Esa visión fue, precisamente, la base de su éxito. “La clave de la metodología Daucik fue su carácter visionario”, explica Javier. Su padre supo detectar talento joven con una precisión inédita para la época y potenciarlo mediante sistemas de entrenamiento basados en indicadores de rendimiento. “Para él, lo que no se medía no se podía mejorar”. Una idea revolucionaria entonces, que hoy forma parte del ADN del fútbol moderno y que Javier ha prolongado desde la consultoría deportiva: “Ese enfoque es el que hemos evolucionado en Daucik Kubala Management, ayudando a clubes a conocer la realidad exacta de su estructura y a identificar la genética de éxito tanto en canteras como en mercados internacionales”.

En este contexto, el partido entre el Slavia y el Barça adquiere un valor simbólico único. “Para él hubiera sido un partido de sentimientos encontrados y de un orgullo inmenso”, confiesa Javier.

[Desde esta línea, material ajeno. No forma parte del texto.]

$ cat src/rtl/fagc_pkg.sv
// shared constants and types for the filter and agc configuration block
package fagc_pkg;

	// register byte offsets on the apb bus
	localparam logic [11:0] FILTER_OFS = 12'h000;
	localparam logic [11:0] AGC_OFS    = 12'h004;
	localparam logic [11:0] STATUS_OFS = 12'h008;
	localparam logic [11:0] ERROR_OFS  = 12'h00C;

	// writable bits; reserved bits are dropped on write and read as zero
	localparam logic [31:0] FILTER_WMASK = 32'h003F_FFFF;
	localparam logic [31:0] AGC_WMASK    = 32'h3FFF_FFFF;

	// reset: halfbands bypassed, fir decimate by one, one tap
	localparam logic [31:0] FILTER_RESET = 32'h0010_0801;
	localparam logic [31:0] AGC_RESET    = 32'h0000_0000;

	localparam int          HB_STAGES  = 5;
	localparam logic [4:0]  DECIM_FULL = 5'h10;
	localparam logic [3:0]  PHASE_ZERO = 4'h0;
	localparam logic [3:0]  PHASE_STEP = 4'h1;

	// magnitude times 1.6, formed as 1 + 1/2 + 1/16 + 1/32
	localparam int MAG_SH_A = 1;
	localparam int MAG_SH_B = 4;
	localparam int MAG_SH_C = 5;

	// first control word, bit 31 down to bit 0
	typedef struct packed {
		logic [9:0] rsvd;
		logic       sync_en;
		logic       hb_bypass;
		logic [4:0] hb_en;         // bit 0 is stage one
		logic [3:0] fir_decim;
		logic       fir_dual_real;
		logic       fir_even_sym;
		logic       fir_asym;
		logic [7:0] fir_taps;
	} filter_word_t;

	typedef struct packed {
		logic [3:0] mant;          // loop_gain_mantissa, value / 16
		logic [3:0] expo;
	} loop_gain_t;

	// second control word, bit 31 down to bit 0
	typedef struct packed {
		logic [1:0]  rsvd;
		logic        sync_en;
		logic [12:0] threshold;    // signed, lsb weighs 2^-10
		loop_gain_t  gain1;
		loop_gain_t  gain0;
	} agc_word_t;

	// read-only status word
	typedef struct packed {
		logic [8:0] rsvd;
		logic [4:0] hb_last;
		logic       hb_cfg_bad;
		logic       taps_bad;
		logic [4:0] rsvd2;
		logic [2:0] hb_count;
		logic [2:0] rsvd3;
		logic [4:0] fir_decim;
	} status_word_t;

endpackage

$ cat src/rtl/fir_decim_phase.sv
// fir decimation phase counter with sync reset of its sequencing
`timescale 1ns/1ps
`default_nettype none

module fir_decim_phase (
	input  wire logic       clk,           // processing clock
	input  wire logic       rst_n,         // async reset, active low
	input  wire logic       seq_reset,     // sync restart of sequencing
	input  wire logic       sample_valid,  // one input sample this cycle
	input  wire logic [3:0] decim_field,   // raw field, zero means 16
	output logic      [3:0] phase_q,       // samples taken this period
	output logic            out_strobe_q   // one pulse per output sample
);

	// field minus one wraps 0000 to 1111, so zero gives sixteen
	logic [3:0] terminal;
	assign terminal = decim_field - fagc_pkg::PHASE_STEP;

	// count samples, emit a strobe on the last of each period
	always_ff @(posedge clk or negedge rst_n) begin
		if (!rst_n) begin
			phase_q      <= 4'h0;
			out_strobe_q <= 1'b0;
		end else if (seq_reset) begin
			phase_q      <= fagc_pkg::PHASE_ZERO;
			out_strobe_q <= 1'b0;
		end else if (sample_valid && phase_q == terminal) begin
			phase_q      <= fagc_pkg::PHASE_ZERO;
			out_strobe_q <= 1'b1;
		end else begin
			phase_q      <= sample_valid ? phase_q + fagc_pkg::PHASE_STEP
			                             : phase_q;
			out_strobe_q <= 1'b0;
		end
	end

endmodule
`default_nettype wire

$ cat src/rtl/agc_step_calc.sv
// agc gain error and per-sample gain step, two register stages
`timescale 1ns/1ps
`default_nettype none

module agc_step_calc (
	input  wire logic                 clk,             // processing clock
	input  wire logic                 rst_n,           // async reset
	input  wire logic [12:0]          threshold,       // signed threshold
	input  wire logic [11:0]          magnitude,       // unsigned, lsb 2^-10
	input  wire logic                 magnitude_valid, // new magnitude
	input  wire fagc_pkg::loop_gain_t gain,            // selected gain set
	output logic signed [14:0]        gain_error_q,    // lsb 2^-10
	output logic signed [34:0]        gain_step_q,     // lsb 2^-29 of 1.5dB
	output logic                      step_valid_q     // step is fresh
);

	logic [13:0]        mag_ext;
	logic [13:0]        mag_scaled;
	logic signed [14:0] err_d;
	logic signed [19:0] prod;
	logic [3:0]         expo_q;
	logic [3:0]         mant_q;
	logic               err_valid_q;

	// magnitude times 1.6 then taken from the threshold
	assign mag_ext    = {2'h0, magnitude};
	assign mag_scaled = mag_ext + (mag_ext >> fagc_pkg::MAG_SH_A)
	                  + (mag_ext >> fagc_pkg::MAG_SH_B)
	                  + (mag_ext >> fagc_pkg::MAG_SH_C);
	assign err_d = $signed({{2{threshold[12]}}, threshold})
	             - $signed({1'b0, mag_scaled});

	// mantissa as a fraction of 16 kept in the lsb weight, exponent
	// shifts left so the 2^-15 bias lives in the output lsb
	// both factors widened first so the product is not cut at 15 bits
	assign prod = 20'(gain_error_q)
	            * 20'($signed({1'b0, mant_q}));

	always_ff @(posedge clk or negedge rst_n) begin
		if (!rst_n) begin
			gain_error_q <= 15'sh0000;
			mant_q       <= 4'h0;
			expo_q       <= 4'h0;
			err_valid_q  <= 1'b0;
			gain_step_q  <= 35'sh0;
			step_valid_q <= 1'b0;
		end else begin
			if (magnitude_valid) begin
				gain_error_q <= err_d;
				mant_q       <= gain.mant;
				expo_q       <= gain.expo;
			end
			err_valid_q  <= magnitude_valid;
			if (err_valid_q) begin
				gain_step_q <= $signed({{15{prod[19]}}, prod}) <<< expo_q;
			end
			step_valid_q <= err_valid_q;
		end
	end

endmodule
`default_nettype wire

$ cat src/rtl/filter_agc_config.sv
// apb register bank that configures the halfband, fir and agc chain
//
// Chosen here: the APB slave port and the placing of the registers.
`timescale 1ns/1ps
`default_nettype none

module filter_agc_config (
	input  wire logic         pclk,                // processing clock
	input  wire logic         presetn,             // async reset, low
	input  wire logic         psel,                // apb select
	input  wire logic         penable,             // apb access phase
	input  wire logic         pwrite,              // apb direction
	input  wire logic [11:0]  paddr,               // apb byte address
	input  wire logic [31:0]  pwdata,              // apb write data
	output logic      [31:0]  prdata,              // apb read data
	output logic              pready,              // apb ready
	output logic              pslverr,             // apb error
	input  wire logic         filter_sync_input,   // external sync
	input  wire logic         agc_gain_set_select, // loop gain set pick
	input  wire logic         sample_valid,        // fir input sample
	input  wire logic [11:0]  magnitude,           // polar magnitude
	input  wire logic         magnitude_valid,     // magnitude strobe
	output logic      [4:0]   hb_path_en,          // stage in path
	output logic              hb_bypass,           // route around all
	output logic      [4:0]   hb_last_stage,       // one-hot exit stage
	output logic      [2:0]   hb_decim_log2,       // halfband rate log2
	output logic      [4:0]   fir_decim,           // 1..16
	output logic              fir_dual_real,       // two real filters
	output logic              fir_even_sym,        // even symmetry
	output logic              fir_asym,            // asymmetric
	output logic      [7:0]   fir_taps,            // tap count
	output logic              filter_ctl_reset,    // sequencing reset
	output logic      [3:0]   fir_phase,           // decimation phase
	output logic              fir_out_strobe,      // fir output slot
	output logic              agc_load,            // load accumulator
	output logic      [12:0]  agc_threshold,       // threshold field
	output logic signed [14:0] agc_gain_error,     // gain error
	output logic signed [34:0] agc_gain_step,      // gain per sample
	output logic              agc_step_valid       // step fresh
);

	// both words sit on pclk, the processing clock
	fagc_pkg::filter_word_t filter_q;
	fagc_pkg::agc_word_t    agc_q;
	fagc_pkg::status_word_t status;
	fagc_pkg::loop_gain_t   gain_sel;

	logic [31:0] prdata_q;
	logic        pready_q;
	logic        pslverr_q;
	logic [4:0]  hb_path_en_q;
	logic        hb_bypass_q;
	logic [4:0]  hb_last_q;
	logic [2:0]  hb_count_q;
	logic [4:0]  fir_decim_q;
	logic        fir_dual_real_q;
	logic        fir_even_sym_q;
	logic        fir_asym_q;
	logic [7:0]  fir_taps_q;
	logic        filter_ctl_reset_q;
	logic        agc_load_q;
	logic [12:0] agc_threshold_q;

	// bus decode
	logic        hit_filter;
	logic        hit_agc;
	logic        hit_status;
	logic        hit_error;
	logic        addr_hit;
	logic        setup_phase;
	logic        wr_commit;
	logic [31:0] rd_data;

	// halfband and fir decode
	logic [4:0]  hb_sel;
	logic [4:0]  hb_last;
	logic [2:0]  hb_count;
	logic [4:0]  decim_value;
	logic        taps_bad;
	logic        hb_cfg_bad;

	// apb address decode, unmapped offsets give pslverr
	assign hit_filter  = paddr == fagc_pkg::FILTER_OFS;
	assign hit_agc     = paddr == fagc_pkg::AGC_OFS;
	assign hit_status  = paddr == fagc_pkg::STATUS_OFS;
	assign hit_error   = paddr == fagc_pkg::ERROR_OFS;
	assign addr_hit    = hit_filter | hit_agc | hit_status | hit_error;
	assign setup_phase = psel & ~penable;
	assign wr_commit   = psel & penable & pready_q & pwrite;

	// read mux, captured one edge early so data is a flop
	assign rd_data = hit_filter ? filter_q :
	                 hit_agc    ? agc_q :
	                 hit_status ? status :
	                 hit_error  ? {{17{agc_gain_error[14]}}, agc_gain_error} :
	                              32'h0000_0000;

	// bypass clears the path, else the per-stage enables
	assign hb_sel = filter_q.hb_bypass ? 5'h00 : filter_q.hb_en;

	// exit stage: highest enabled stage with none enabled above it
	genvar i;
	generate
		for (i = 0; i < fagc_pkg::HB_STAGES; i++) begin : g_last
			if (i == fagc_pkg::HB_STAGES - 1) begin : g_top
				assign hb_last[i] = hb_sel[i];
			end else begin : g_mid
				assign hb_last[i] = hb_sel[i] &
				                    ~|hb_sel[fagc_pkg::HB_STAGES-1:i+1];
			end
		end
	endgenerate

	// each stage in the path halves the rate, the rest pass through
	assign hb_count = 3'({2'h0, hb_sel[0]}) + 3'({2'h0, hb_sel[1]})
	                + 3'({2'h0, hb_sel[2]}) + 3'({2'h0, hb_sel[3]})
	                + 3'({2'h0, hb_sel[4]});

	// zero in the field means sixteen
	assign decim_value = (filter_q.fir_decim == 4'h0) ? fagc_pkg::DECIM_FULL
	                                                 : {1'b0, filter_q.fir_decim};

	// host misuse is flagged, never repaired: zero taps and
	// no stage left while not bypassed
	assign taps_bad   = filter_q.fir_taps == 8'h00;
	assign hb_cfg_bad = ~filter_q.hb_bypass & (filter_q.hb_en == 5'h00);

	// status word shows the decoded configuration
	always_comb begin
		status            = '0;
		status.fir_decim  = decim_value;
		status.hb_count   = hb_count;
		status.taps_bad   = taps_bad;
		status.hb_cfg_bad = hb_cfg_bad;
		status.hb_last    = hb_last;
	end

	// loop gain set chosen by the select input
	assign gain_sel = agc_gain_set_select ? agc_q.gain1 : agc_q.gain0;

	// apb handshake: one wait-free access phase after each setup
	always_ff @(posedge pclk or negedge presetn) begin
		if (!presetn) begin
			pready_q  <= 1'b0;
			pslverr_q <= 1'b0;
			prdata_q  <= 32'h0000_0000;
		end else begin
			pready_q  <= setup_phase;
			pslverr_q <= setup_phase & ~addr_hit;
			if (setup_phase) begin
				prdata_q <= pwrite ? 32'h0000_0000 : rd_data;
			end
		end
	end

	// control word writes; reserved bits never stored
	always_ff @(posedge pclk or negedge presetn) begin
		if (!presetn) begin
			filter_q <= fagc_pkg::FILTER_RESET;
			agc_q    <= fagc_pkg::AGC_RESET;
		end else if (wr_commit) begin
			if (hit_filter) begin
				filter_q <= pwdata & fagc_pkg::FILTER_WMASK;
			end
			if (hit_agc) begin
				agc_q <= pwdata & fagc_pkg::AGC_WMASK;
			end
		end
	end

	// decoded filter controls, registered toward the chain
	always_ff @(posedge pclk or negedge presetn) begin
		if (!presetn) begin
			hb_path_en_q    <= 5'h00;
			hb_bypass_q     <= 1'b1;
			hb_last_q       <= 5'h00;
			hb_count_q      <= 3'h0;
			fir_decim_q     <= 5'h01;
			fir_dual_real_q <= 1'b0;
			fir_even_sym_q  <= 1'b0;
			fir_asym_q      <= 1'b0;
			fir_taps_q      <= 8'h01;
		end else begin
			hb_path_en_q    <= hb_sel;
			hb_bypass_q     <= filter_q.hb_bypass;
			hb_last_q       <= hb_last;
			hb_count_q      <= hb_count;
			fir_decim_q     <= decim_value;
			fir_dual_real_q <= filter_q.fir_dual_real;
			fir_even_sym_q  <= filter_q.fir_even_sym;
			fir_asym_q      <= filter_q.fir_asym;
			fir_taps_q      <= filter_q.fir_taps;
		end
	end

	// sync is a level each cycle it is high; gated by the enable bits
	always_ff @(posedge pclk or negedge presetn) begin
		if (!presetn) begin
			filter_ctl_reset_q <= 1'b0;
			agc_load_q         <= 1'b0;
			agc_threshold_q    <= 13'h0000;
		end else begin
			filter_ctl_reset_q <= filter_q.sync_en & filter_sync_input;
			agc_load_q         <= agc_q.sync_en & filter_sync_input;
			agc_threshold_q    <= agc_q.threshold;
		end
	end

	// fir sequencing restarts on the gated sync
	fir_decim_phase u_phase (
		.clk          (pclk),
		.rst_n        (presetn),
		.seq_reset    (filter_ctl_reset_q),
		.sample_valid (sample_valid),
		.decim_field  (filter_q.fir_decim),
		.phase_q      (fir_phase),
		.out_strobe_q (fir_out_strobe)
	);

	// error and step: threshold less 1.6 times magnitude, scaled by
	// mantissa/16 and 2^(exp-15)
	agc_step_calc u_step (
		.clk             (pclk),
		.rst_n           (presetn),
		.threshold       (agc_q.threshold),
		.magnitude       (magnitude),
		.magnitude_valid (magnitude_valid),
		.gain            (gain_sel),
		.gain_error_q    (agc_gain_error),
		.gain_step_q     (agc_gain_step),
		.step_valid_q    (agc_step_valid)
	);

	// outputs straight from flops
	assign prdata           = prdata_q;
	assign pready           = pready_q;
	assign pslverr          = pslverr_q;
	assign hb_path_en       = hb_path_en_q;
	assign hb_bypass        = hb_bypass_q;
	assign hb_last_stage    = hb_last_q;
	assign hb_decim_log2    = hb_count_q;
	assign fir_decim        = fir_decim_q;
	assign fir_dual_real    = fir_dual_real_q;
	assign fir_even_sym     = fir_even_sym_q;
	assign fir_asym         = fir_asym_q;
	assign fir_taps         = fir_taps_q;
	assign filter_ctl_reset = filter_ctl_reset_q;
	assign agc_load         = agc_load_q;
	assign agc_threshold    = agc_threshold_q;

endmodule
`default_nettype wire

$ cat config.mk
export PLATFORM = sky130hd
export DESIGN_NAME = filter_agc_config
export DESIGN_NICKNAME = d
export VERILOG_FILES = /design/src/rtl/fagc_pkg.sv /design/src/rtl/fir_decim_phase.sv /design/src/rtl/agc_step_calc.sv /design/src/rtl/filter_agc_config.sv
export SDC_FILE = /design/constraint.sdc
export NUM_CORES = 1
export LEC_CHECK = 0
export ABC_AREA = 1
export BUFFER_PORTS_ARGS = -buffer_cell sky130_fd_sc_hd__buf_2
export CAP_MARGIN = 20
export CELL_PAD_IN_SITES_DETAIL_PLACEMENT = 0
export CELL_PAD_IN_SITES_GLOBAL_PLACEMENT = 2
export CORE_ASPECT_RATIO = 0.75
export CORE_MARGIN = 2
export CORE_UTILIZATION = 36
export CTS_CLUSTER_SIZE = 28
export DETAILED_ROUTE_END_ITERATION = 10
export HOLD_SLACK_MARGIN = 0.08
export PLACE_DENSITY_LB_ADDON = 0.1
export SLEW_MARGIN = 30
export SYNTH_ARGS = -nofsm -noshare
export SYNTH_HDL_FRONTEND = slang
export SYNTH_HIERARCHICAL = 1
export SYNTH_SLANG_ARGS = --single-unit
$ cat constraint.sdc
create_clock -name pclk -period 5.8 [get_ports pclk]
set_input_delay 0.29 -clock pclk [delete_from_list [all_inputs] [get_ports pclk]]
set_output_delay 0.29 -clock pclk [all_outputs]
set_load 0.05 [all_outputs]
======== After elaboration in Yosys (flattened, before gate mapping) ========
Index checks and enable logic that the tools add are counted.
word-level totals
  register bits after elaboration ......... 196
  input bits .............................. 65
  output and inout port bits .............. 135
cells by class
  add/subtract/negate cells ............... 10
  multiply operators ...................... 1
  eq/ne operators ......................... 4
  shift-type cells ........................ 1
  mux-type cells .......................... 13
  bitwise gates (word level) .............. 18
  reductions and logical operators ........ 15
operators by type and width
  cell                 number
  $mux 32              5
  $sshl 20x4->35       1
  $eq 12x4->1 const B  2
  $mul 15x5->20        1
  $sub 13x15->15       1
  $add 14x7->14        1
  $add 14x8->14        1
  $add 12x11->13       1
  $and 1x1->1          12
  $eq 12x3->1 const B  1
  $logic_not 12->1     1
  $mux 4               3
  $mux 5               2
  $logic_not 8->1      1
  $mux 8               1
  $add 3x1->3          2
  $logic_not 5->1      1
  $add 4x1->4 const B  1
  $eq 4x4->1           1
  $logic_not 1->1      4
  $logic_not 4->1      1
  $reduce_and 2->1     2
  $reduce_or 4->1      1
  $sub 4x1->4 const B  1
  other kinds (9)      14

======== Longest topological paths before layout ========
Gate-level depths: netlist (run 1).
  word-level depth ........................ 9
  gate-level depth with buffers ........... 27
  depth with buffers taken out ............ 25

======== Modules after synthesis ========
The synthesis (run 1) kept the hierarchy.
modules (own cells, without submodules)
  module             instances  cells an instance  area an instance (µm²)
  agc_step_calc      1          1038               7236.9
  filter_agc_config  1          617                5442.7
  fir_decim_phase    1          56                 366.6

======== Least setup slack after synthesis (run 1) ========
No wires, ideal clock.
  path type ............................... input to register
  from .................................... input port magnitude[1]
  to ...................................... register u_step.gain_error_q[12]
  setup time .............................. 118 ps
  data arrival time ....................... 3911 ps
  required time ........................... 5682 ps
  slack ................................... 1771 ps
  stages .................................. 20
  buffers on the path ..................... 0
  cells stage by stage .................... inv_1 > fa_1 > inv_1 > fa_1 > ha_1 > inv_1 > fa_1 > o21ai_0 > a21oi_1 > nor2_1 > nor2_1 > xor2_1 > ha_1 > a21o_1 > nand3_1 > nand4_1 > a21o_1 > or2_2 > nand3_1 > nand2_1
on the way
  cells in the longest elaborated chain, start to end .. 4
ends and longest elaborated chain
  element               line                     source
  from (decl)           filter_agc_config.sv:21  input wire logic [11:0] magnitude,
  $add 12x11->13        agc_step_calc.sv:27      assign mag_scaled = mag_ext + (mag_ext >> fagc_pkg::MAG_SH_A)
  $add 14x8->14         agc_step_calc.sv:28      + (mag_ext >> fagc_pkg::MAG_SH_B)
  $add 14x7->14         agc_step_calc.sv:29      + (mag_ext >> fagc_pkg::MAG_SH_C);
  $sub 13x15->15        agc_step_calc.sv:31      - $signed({1'b0, mag_scaled});
  to (signal assigned)  agc_step_calc.sv:49      gain_error_q <= err_d;
  to (decl)             agc_step_calc.sv:12      output logic signed [14:0] gain_error_q,
Every way passes these cells.
A chain may end at the register's enable or synchronous reset.

======== Worst setup path after layout (run 1) ========
  from .................................... register u_step.mant_q[3]
  to ...................................... register u_step.gain_step_q[10]
on the way
  cells in the longest elaborated chain, start to end .. 2
ends and longest elaborated chain
  element                 line                 source
  from (decl)             agc_step_calc.sv:22  logic [3:0] mant_q;
  from (signal assigned)  agc_step_calc.sv:50  mant_q <= gain.mant;
  $mul 15x5->20           agc_step_calc.sv:37  * 20'($signed({1'b0, mant_q}));
  $sshl 20x4->35          agc_step_calc.sv:55  gain_step_q <= $signed({{15{prod[19]}}, prod}) <<< expo_q;
  to (signal assigned)    agc_step_calc.sv:55
  to (decl)               agc_step_calc.sv:13  output logic signed [34:0] gain_step_q,
Every way passes these cells.
--- config.mk ---
export PLATFORM = sky130hd
export DESIGN_NAME = i2cbr_top
export DESIGN_NICKNAME = d
export VERILOG_FILES = /design/src/rtl/i2cbr_pkg.sv /design/src/rtl/i2cbr_top.sv
export SDC_FILE = /design/constraint.sdc
export NUM_CORES = 1
export LEC_CHECK = 0
export BUFFER_PORTS_ARGS = -buffer_cell sky130_fd_sc_hd__buf_2
export CORE_MARGIN = 4
export CORE_UTILIZATION = 31
export CTS_BUF_LIST = sky130_fd_sc_hd__clkbuf_8 sky130_fd_sc_hd__clkbuf_16
export DETAILED_ROUTE_END_ITERATION = 10
export GPL_ROUTABILITY_DRIVEN = 0
export HOLD_SLACK_MARGIN = 0.15
export PLACE_DENSITY = 0.6
export RECOVER_POWER = 100
export SYNTH_ARGS = -nofsm -noshare
export SYNTH_HDL_FRONTEND = slang
export SYNTH_SLANG_ARGS = --single-unit
--- constraint.sdc ---
create_clock -name core_clk -period 5.4 [get_ports core_clk]
set_input_delay 1.08 -clock core_clk [delete_from_list [all_inputs] [get_ports core_clk]]
set_output_delay 1.08 -clock core_clk [all_outputs]
set_load 0.02 [all_outputs]
$ cat config.mk
export PLATFORM = sky130hd
export DESIGN_NAME = store_instruction_unit
export DESIGN_NICKNAME = d
export VERILOG_FILES = /design/src/design/store_ea_gen.v /design/src/design/store_instruction_unit.v
export VERILOG_INCLUDE_DIRS = /design/src /design/src/design
export SDC_FILE = /design/constraint.sdc
export NUM_CORES = 1
export LEC_CHECK = 0
export BUFFER_PORTS_ARGS = -buffer_cell sky130_fd_sc_hd__buf_4
export CAP_MARGIN = 20
export CORE_MARGIN = 2
export CORE_UTILIZATION = 40
export CTS_CLUSTER_SIZE = 10
export DETAILED_ROUTE_END_ITERATION = 12
export GPL_ROUTABILITY_DRIVEN = 0
export MAX_ROUTING_LAYER = met4
export PLACE_DENSITY = 0.76
export SLEW_MARGIN = 20
export SYNTH_ARGS = -nofsm -noshare
export SYNTH_HDL_FRONTEND = slang
export SYNTH_HIERARCHICAL = 1
export SYNTH_SLANG_ARGS = --single-unit
export TNS_END_PERCENT = 1
$ cat constraint.sdc
create_clock -name clk -period 6.35 [get_ports clk]
set_clock_uncertainty 0.05 [all_clocks]
set_input_delay 1.27 -clock clk [delete_from_list [all_inputs] [get_ports clk]]
set_output_delay 1.27 -clock clk [all_outputs]
set_load 0.02 [all_outputs]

El Slavia representa el origen, el lugar donde Ferdinand Daucik se formó como jugador y entrenador; el Barça, la cima de su carrera. “Para mí, ver ambos escudos juntos es ver la historia de mi familia. Es el puente entre nuestras raíces en Praga y nuestra vida en Barcelona”.

Más allá del entrenador, Javier dibuja el retrato humano de su padre. “Era un hombre disciplinado, un caballero del deporte”, afirma. Sereno pero firme, culto, reservado y profundamente familiar, entendía el fútbol desde una doble dimensión. “Para él, el fútbol era una ciencia, pero también un espectáculo que debía hacer feliz a la gente”.

Quizás por todo ello, su figura no ocupa hoy el lugar mediático de otros grandes nombres del barcelonismo. “Es una cuestión de narrativa histórica”, reflexiona su hijo. “Mi padre no era un hombre de grandes titulares ni de polémicas; era un trabajador silencioso”. La falta de exposición mediática de la época, su perfil bajo y su condición de extranjero explican parte de ese olvido relativo. “Figuras como Cruyff cambiaron la filosofía del club para siempre, pero mi padre fue quien puso los cimientos de la grandeza moderna del Barça”, concluye.

En noches europeas como la que enfrenta al Barça y al Slavia de Praga, la historia vuelve a mirar hacia Fernando Daucik. No como una figura secundaria, sino como el eje invisible que une pasado y presente, raíces y legado, a través de la mirada de quien mejor lo conoció: su hijo.